EXERCISE DETAILS:
Please tell how many of the lines below contain "signed", using only a number.

EXTRACTED MATERIAL:
═══

==> config.mk <==
export PLATFORM = sky130hd
export DESIGN_NAME = ash_ctrl
export DESIGN_NICKNAME = d
export VERILOG_FILES = /design/src/design/ash_pkg.sv /design/src/design/ash_ctrl.sv
export VERILOG_INCLUDE_DIRS = /design/src /design/src/design
export SDC_FILE = /design/constraint.sdc
export NUM_CORES = 1
export LEC_CHECK = 0
export ABC_AREA = 1
export BUFFER_PORTS_ARGS = -buffer_cell sky130_fd_sc_hd__buf_2
export CORE_ASPECT_RATIO = 1.4
export CORE_MARGIN = 1.5
export CORE_UTILIZATION = 52
export CTS_BUF_LIST = sky130_fd_sc_hd__clkbuf_2 sky130_fd_sc_hd__clkbuf_4 sky130_fd_sc_hd__clkbuf_8
export CTS_CLUSTER_DIAMETER = 200
export DETAILED_ROUTE_END_ITERATION = 7
export PLACE_DENSITY = 0.74
export SYNTH_ARGS = -nofsm -noshare
export SYNTH_HDL_FRONTEND = slang
export SYNTH_SLANG_ARGS = --single-unit
==> constraint.sdc <==
create_clock -name i_ref_clk -period 3.1 [get_ports i_ref_clk]
set_input_delay 0 -clock i_ref_clk [delete_from_list [all_inputs] [get_ports i_ref_clk]]
set_output_delay 0 -clock i_ref_clk [all_outputs]
set_load 0.03 [all_outputs]
==> src/design/ash_regs.svh <==
// timing counts, field widths and reset values for the status/hold control
// assumes a 100 MHz reference clock
`ifndef ASH_REGS_SVH
`define ASH_REGS_SVH

`define ASH_CLK_PERIOD_NS  10
`define ASH_RST_HOLD_US    512
`define ASH_HIZ_US         800
`define ASH_STAB_MS        3
`define ASH_SAMPLE_US      16
`define ASH_RST_HOLD_CYC   ((`ASH_RST_HOLD_US * 1000) / `ASH_CLK_PERIOD_NS)
`define ASH_HIZ_CYC        ((`ASH_HIZ_US * 1000) / `ASH_CLK_PERIOD_NS)
`define ASH_STAB_CYC       ((`ASH_STAB_MS * 1000000) / `ASH_CLK_PERIOD_NS)
`define ASH_SAMPLE_CYC     ((`ASH_SAMPLE_US * 1000) / `ASH_CLK_PERIOD_NS)
`define ASH_AXIS_W         16
`define ASH_CNT_W          20
`define ASH_ST_OFFSET      16'h0100
`define ASH_STATUS_RST     1'b1
`define ASH_PIN_IDX_RSTN   0
`define ASH_PIN_IDX_SCLK   1
`define ASH_PIN_IDX_ST     2
`define ASH_PIN_IDX_FRZ    3

`endif

==> src/design/ash_pkg.sv <==
// types shared by the status/hold control
// assumes ash_regs.svh is on the include path
`include "ash_regs.svh"
package ash_pkg;

    typedef enum logic [2:0]
    {
        ASH_ST_HIZ  = 3'b001,
        ASH_ST_STAB = 3'b010,
        ASH_ST_RUN  = 3'b100
    } ash_state_e;

    typedef struct packed
    {
        logic signed [`ASH_AXIS_W-1:0] x;
        logic signed [`ASH_AXIS_W-1:0] y;
    } ash_sample_s;

    typedef struct packed
    {
        logic parity;
        logic over_temp;
        logic clk_freq;
        logic terminal;
    } ash_fault_s;

endpackage

==> src/design/ash_ctrl.sv <==
// reset detector, status latch, self-test and sample freeze control
// assumes fault flags, sample data and mode come from same-clock logic
// Notes on behaviour
// - reset needs reset low, sclk high 512us
// - faults, reset, initialization set status latch
// - status undriven about 800us, then high
// - 3ms stabilization starts when status rises
// - clears ignored during stabilization delay
// - self-test rising edge clears status latch
// - persisting fault wins over a clear; status stays set
// - terminal fault keeps status set against every clear until internal reset
// - self-test stimulus on while pin high
// - polarity bit picks positive or negative shift
// - freeze low: output follows each sample
// - freeze high: output data held
// - normal mode disables serial interface
// - new sample every 16us
`timescale 1ns/100ps
`include "ash_regs.svh"

module ash_ctrl
    import ash_pkg::*;
#(
    parameter int RST_HOLD_CYC = `ASH_RST_HOLD_CYC,
    parameter int HIZ_CYC      = `ASH_HIZ_CYC,
    parameter int STAB_CYC     = `ASH_STAB_CYC
)
(
    // clock and reset
    input  wire logic        i_ref_clk,
    input  wire logic        i_sys_rst,
    // control pins
    input  wire logic        i_reset_n_pin,
    input  wire logic        i_sclk_pin,
    input  wire logic        i_self_test_pin,
    input  wire logic        i_sample_freeze_pin,
    // status pin
    output logic             o_status_o,
    output logic             o_status_oe,
    // processor side
    input  wire ash_fault_s  i_fault,
    input  wire ash_sample_s i_sample,
    input  wire logic        i_self_test_polarity_bit,
    input  wire logic        i_normal_mode,
    output logic             o_sample_tick,
    output ash_sample_s      o_accel,
    output logic             o_self_test_en,
    output logic             o_spi_en,
    output logic             o_int_reset
);

    // ----------------------------------------
    // constants and checks
    // ----------------------------------------
    localparam int SAMPLE_CYC = `ASH_SAMPLE_CYC;
    localparam int CW         = `ASH_CNT_W;

    generate
        if (RST_HOLD_CYC < 2 || RST_HOLD_CYC >= (1 << CW) || HIZ_CYC < 2
            || HIZ_CYC >= (1 << CW) || STAB_CYC < 2 || STAB_CYC >= (1 << CW))
        begin : g_bad_count
            $error("phase count parameter out of range");
        end
    endgenerate

    // ----------------------------------------
    // pin synchronisers
    // ----------------------------------------
    wire  logic [3:0] pins_raw;
    logic [3:0]       sync1_r;
    logic [3:0]       sync2_r;
    logic [3:0]       prev_r;

    assign pins_raw = {i_sample_freeze_pin, i_self_test_pin, i_sclk_pin, i_reset_n_pin};

    genvar gi;
    generate
        for (gi = 0; gi < 4; gi++)
        begin : g_sync
            always_ff @(posedge i_ref_clk or posedge i_sys_rst)
            begin
                if (i_sys_rst)
                begin
                    sync1_r[gi] <= 1'b0;
                    sync2_r[gi] <= 1'b0;
                    prev_r[gi]  <= 1'b0;
                end
                else
                begin
                    sync1_r[gi] <= pins_raw[gi];
                    sync2_r[gi] <= sync1_r[gi];
                    prev_r[gi]  <= sync2_r[gi];
                end
            end
        end
    endgenerate

    wire logic rstn_s;
    wire logic sclk_s;
    wire logic st_s;
    wire logic frz_s;
    wire logic st_rise;

    assign rstn_s  = sync2_r[`ASH_PIN_IDX_RSTN];
    assign sclk_s  = sync2_r[`ASH_PIN_IDX_SCLK];
    assign st_s    = sync2_r[`ASH_PIN_IDX_ST];
    assign frz_s   = sync2_r[`ASH_PIN_IDX_FRZ];
    assign st_rise = st_s & ~prev_r[`ASH_PIN_IDX_ST];

    // ----------------------------------------
    // two-pin reset detector
    // ----------------------------------------
    logic [CW-1:0] hold_cnt_r;
    logic [CW-1:0] hold_cnt_nxt;
    logic          int_rst_r;
    wire  logic    hold_cond;
    wire  logic    hold_done;

    assign hold_cond = ~rstn_s & sclk_s;
    assign hold_done = hold_cond && (hold_cnt_r == CW'(RST_HOLD_CYC - 1));
    assign hold_cnt_nxt = !hold_cond ? '0 :
                          (hold_cnt_r == CW'(RST_HOLD_CYC)) ? hold_cnt_r :
                          hold_cnt_r + 1'b1;

    always_ff @(posedge i_ref_clk or posedge i_sys_rst)
    begin
        if (i_sys_rst)
        begin
            hold_cnt_r <= '0;
            int_rst_r  <= 1'b0;
        end
        else
        begin
            hold_cnt_r <= hold_cnt_nxt;
            int_rst_r  <= hold_done;
        end
    end

    assign o_int_reset = int_rst_r;

    // ----------------------------------------
    // status phases and latch
    // ----------------------------------------
    ash_state_e    state_r;
    ash_state_e    state_nxt;
    logic [CW-1:0] phase_cnt_r;
    logic [CW-1:0] phase_cnt_nxt;
    logic          status_r;
    logic          status_nxt;
    logic          term_r;
    wire  logic    fault_any;
    wire  logic    hiz_end;
    wire  logic    stab_end;

    assign fault_any = i_fault.parity | i_fault.over_temp | i_fault.clk_freq
                     | i_fault.terminal | term_r;
    assign hiz_end   = (state_r == ASH_ST_HIZ) && (phase_cnt_r == CW'(HIZ_CYC - 1));
    assign stab_end  = (state_r == ASH_ST_STAB) && (phase_cnt_r == CW'(STAB_CYC - 1));

    always_comb
    begin
        state_nxt     = state_r;
        phase_cnt_nxt = phase_cnt_r + 1'b1;
        status_nxt    = status_r;
        case (state_r)
            ASH_ST_HIZ:
            begin
                status_nxt = 1'b1;
                if (hiz_end)
                begin
                    state_nxt     = ASH_ST_STAB;
                    phase_cnt_nxt = '0;
                end
            end
            ASH_ST_STAB:
            begin
                status_nxt = 1'b1;
                if (stab_end)
                begin
                    state_nxt     = ASH_ST_RUN;
                    phase_cnt_nxt = '0;
                end
            end
            ASH_ST_RUN:
            begin
                phase_cnt_nxt = '0;
                if (fault_any)
                    status_nxt = 1'b1;
                else if (st_rise)
                    status_nxt = 1'b0;
            end
            default:
            begin
                state_nxt     = ASH_ST_HIZ;
                phase_cnt_nxt = '0;
                status_nxt    = 1'b1;
            end
        endcase
        if (int_rst_r)
        begin
            state_nxt     = ASH_ST_HIZ;
            phase_cnt_nxt = '0;
            status_nxt    = 1'b1;
        end
    end

    always_ff @(posedge i_ref_clk or posedge i_sys_rst)
    begin
        if (i_sys_rst)
        begin
            state_r     <= ASH_ST_HIZ;
            phase_cnt_r <= '0;
            status_r    <= `ASH_STATUS_RST;
            term_r      <= 1'b0;
        end
        else
        begin
            state_r     <= state_nxt;
            phase_cnt_r <= phase_cnt_nxt;
            status_r    <= status_nxt;
            term_r      <= (term_r & ~int_rst_r) | i_fault.terminal;
        end
    end

    assign o_status_o  = status_r;
    assign o_status_oe = (state_r != ASH_ST_HIZ);

    // ----------------------------------------
    // sample period, self-test and freeze
    // ----------------------------------------
    localparam int SW = $clog2(SAMPLE_CYC);

    logic [SW-1:0] smp_cnt_r;
    logic          tick_r;
    ash_sample_s   accel_r;
    ash_sample_s   stim_smp;
    wire  logic    smp_wrap;
    wire  logic    [`ASH_AXIS_W-1:0] st_off;

    assign smp_wrap = (smp_cnt_r == SW'(SAMPLE_CYC - 1));
    assign st_off   = `ASH_ST_OFFSET;

    always_comb
    begin
        stim_smp = i_sample;
        if (st_s)
        begin
            if (i_self_test_polarity_bit)
            begin
                stim_smp.x = i_sample.x - $signed(st_off);
                stim_smp.y = i_sample.y - $signed(st_off);
            end
            else
            begin
                stim_smp.x = i_sample.x + $signed(st_off);
                stim_smp.y = i_sample.y + $signed(st_off);
            end
        end
    end

    always_ff @(posedge i_ref_clk or posedge i_sys_rst)
    begin
        if (i_sys_rst)
        begin
            smp_cnt_r <= '0;
            tick_r    <= 1'b0;
            accel_r   <= '0;
        end
        else
        begin
            smp_cnt_r <= smp_wrap ? '0 : smp_cnt_r + 1'b1;
            tick_r    <= smp_wrap;
            if (tick_r && !frz_s)
                accel_r <= stim_smp;
        end
    end

    assign o_sample_tick  = tick_r;
    assign o_accel        = accel_r;
    assign o_self_test_en = st_s;
    assign o_spi_en       = ~i_normal_mode;
endmodule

═══

THE COMPLETED TASK:
6